Condominio – rappresentanza processuale –- Notifica ad amministratore nella qualità
Condominio – rappresentanza processuale –- Notifica ad amministratore nella qualità- validità – sussistenza - corte di cassazione, sez. 6/2, ordinanza n. 3676 del 7 febbraio 2019 a cura di Adriana Nicoletti – Avvocato del Foro di Roma – Commento
FATTO. Un soggetto appaltatore di lavori condominiali si era visto respingere, in entrambi i gradi del giudizio di merito, la domanda di pagamento del saldo del compenso concernente un contratto di appalto per l’esecuzione di opere sulle parti comuni dell’edificio. In entrambi le fasi del giudizio era stata accolta l’eccezione del condominio/debitore, il quale aveva rilevato che l’atto introduttivo del giudizio era stato notificato a Tizio nella qualità di amministratore, mentre doveva essere notificato al condominio in persona del suo amministratore. Avverso la decisione di appello ricorreva per Cassazione l’appaltatore ed il ricorso veniva accolto, con rinvio.
DECISIONE. Con il ricorso veniva rimproverato alla Corte di appello di non avere considerato che la rappresentanza del condominio spetta all’amministratore pro-tempore, sicché la domanda contro il condominio deve essere a lui diretta.

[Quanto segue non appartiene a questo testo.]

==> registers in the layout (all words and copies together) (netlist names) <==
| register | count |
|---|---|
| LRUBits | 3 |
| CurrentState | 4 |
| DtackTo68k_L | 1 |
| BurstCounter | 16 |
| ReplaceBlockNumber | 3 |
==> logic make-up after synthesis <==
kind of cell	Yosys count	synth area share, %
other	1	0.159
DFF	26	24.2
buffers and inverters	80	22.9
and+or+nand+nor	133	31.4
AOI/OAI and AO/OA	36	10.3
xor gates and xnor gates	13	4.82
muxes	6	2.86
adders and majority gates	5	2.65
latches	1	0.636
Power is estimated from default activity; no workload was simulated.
<file path="design.v">
`timescale 1ns / 1ps
module top(
    input wire [15:0] SW,
    input wire CLK100MHZ,
    output wire clk_1khz,
    output wire [7:0] AN,
    output wire CA, CB, CC, CD, CE, CF, CG, DP,
    output wire LED16_R, LED16_G, LED16_B
);
    freq_divider #(.DIVIDER(50000)) divider (
        .clk_in(CLK100MHZ),
        .clk_out(clk_1khz)
        );
    assign CA = SW[0];
    assign CB = SW[1];
    assign CC = SW[2];
    assign CD = SW[3];
    assign CE = SW[4];
    assign CF = SW[5];
    assign CG = SW[6];
    assign DP = SW[7];
    assign AN = 8'b00000100;
endmodule
module freq_divider #(
    parameter DIVIDER = 50000
)(
    input wire clk_in,
    output reg clk_out = 0
    );
    reg [31:0] counter = 0;
    always @(posedge clk_in) begin
        if (counter == DIVIDER - 1) begin
            counter <= 0;
            clk_out <= ~clk_out;
        end else begin
            counter <= counter + 1;
        end
    end
endmodule
</file>
`/design/flow/design.v`:
```
`timescale 1ns / 1ps
module shift_sub_mod_mul #(
	parameter Data_Width = 256
)(
	input  logic 				  	          i_clk		,                    
	input  logic 				  	          i_rst_n	,                    
	input  logic 				  	          i_load	,                    
  input  logic [Data_Width - 1 : 0] i_a		  ,                    
  input  logic [Data_Width - 1 : 0] i_b		  ,                    
  input  logic [Data_Width - 1 : 0] i_m		  ,                    
	output logic 				  	          o_ready	,                    
	output logic  				  	        o_busy	,                    
  output logic [Data_Width - 1 : 0] o_p                          
);
logic [Data_Width + 1 : 0] a_reg	 ;									 
logic [Data_Width - 1 : 0] b_reg	 ;									 
logic [Data_Width + 1 : 0] m_reg	 ;									 
logic [Data_Width + 1 : 0] p_reg	 ;									 
logic [Data_Width + 1 : 0] x1, x2	 ;
logic [Data_Width + 1 : 0] p1, p2, p3;								
always_ff @(posedge i_clk or negedge i_rst_n) begin
	if (!i_rst_n) 
	begin
        a_reg   <= 'b0;
        b_reg   <= 'b0;
        m_reg   <= 'b0;
        p_reg   <= 'b0;
        o_busy  <= 'b0;
        o_ready <= 'b0;
    end 
    else 
    begin
		o_ready <= 1'b0;
        if (i_load) 
        begin
            a_reg  <= {2'b00,i_a};
            b_reg  <= i_b		 ;
            m_reg  <= {2'b00,i_m};
            p_reg  <= 'b0		 ;
            o_busy <= 1'b1		 ;
        end 
        else 
        begin
            if (o_busy) 
            begin
				if (b_reg == 0) 
                begin
					o_ready <= 1;
                    o_busy  <= 0;
				end 
                else 
                begin
					a_reg <= x2;
                    b_reg <= {1'b0, b_reg[Data_Width - 1 : 1]};
                    p_reg <= p3;
				end
            end
        end
    end
end
assign p1  = b_reg[0] ? (p_reg + a_reg) : p_reg;
assign p2  = p1 - m_reg;														
assign p3  = p2[Data_Width + 1] ? p1 : p2;
assign x1  = {a_reg[Data_Width : 0],1'b0} - m_reg;								
assign x2  = x1[Data_Width + 1] ? {a_reg[Data_Width : 0] , 1'b0} : x1;
  assign o_p = p3[Data_Width - 1 : 0];
endmodule
```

I giudici di legittimità hanno accolto in pieno tale motivazione, rilevando che la stessa Corte di appello aveva dato per assodato che il contratto in essere tra le parti era stato sottoscritto dal condominio, riconosciuto titolare della posizione soggettiva passiva, e l’impresa edile. Malgrado tale evidenza, tuttavia, il giudice dell’appello aveva errato là dove aveva ritenuto che la citazione formulata nei confronti della persona fisica dell’amministratore, pur indicato “nella qualità”, non potesse intendersi diretta verso l’effettivo contraente del contratto stesso. Con ciò non considerando che è la legge stessa (art. 1131 c.c.) ad attribuire all’amministratore pro-tempore la rappresentanza dei partecipanti, la capacità di agire in giudizio e la legittimazione passiva nelle liti riguardanti il condominio. La decisione della Corte di appello era pertanto affetta da un “palese errore di diritto consistente nell’avere differenziato, attraverso un esasperato formalismo, due formule di citazione in giudizio in realtà perfettamente identiche perché inequivocabilmente riferite al medesimo soggetto”.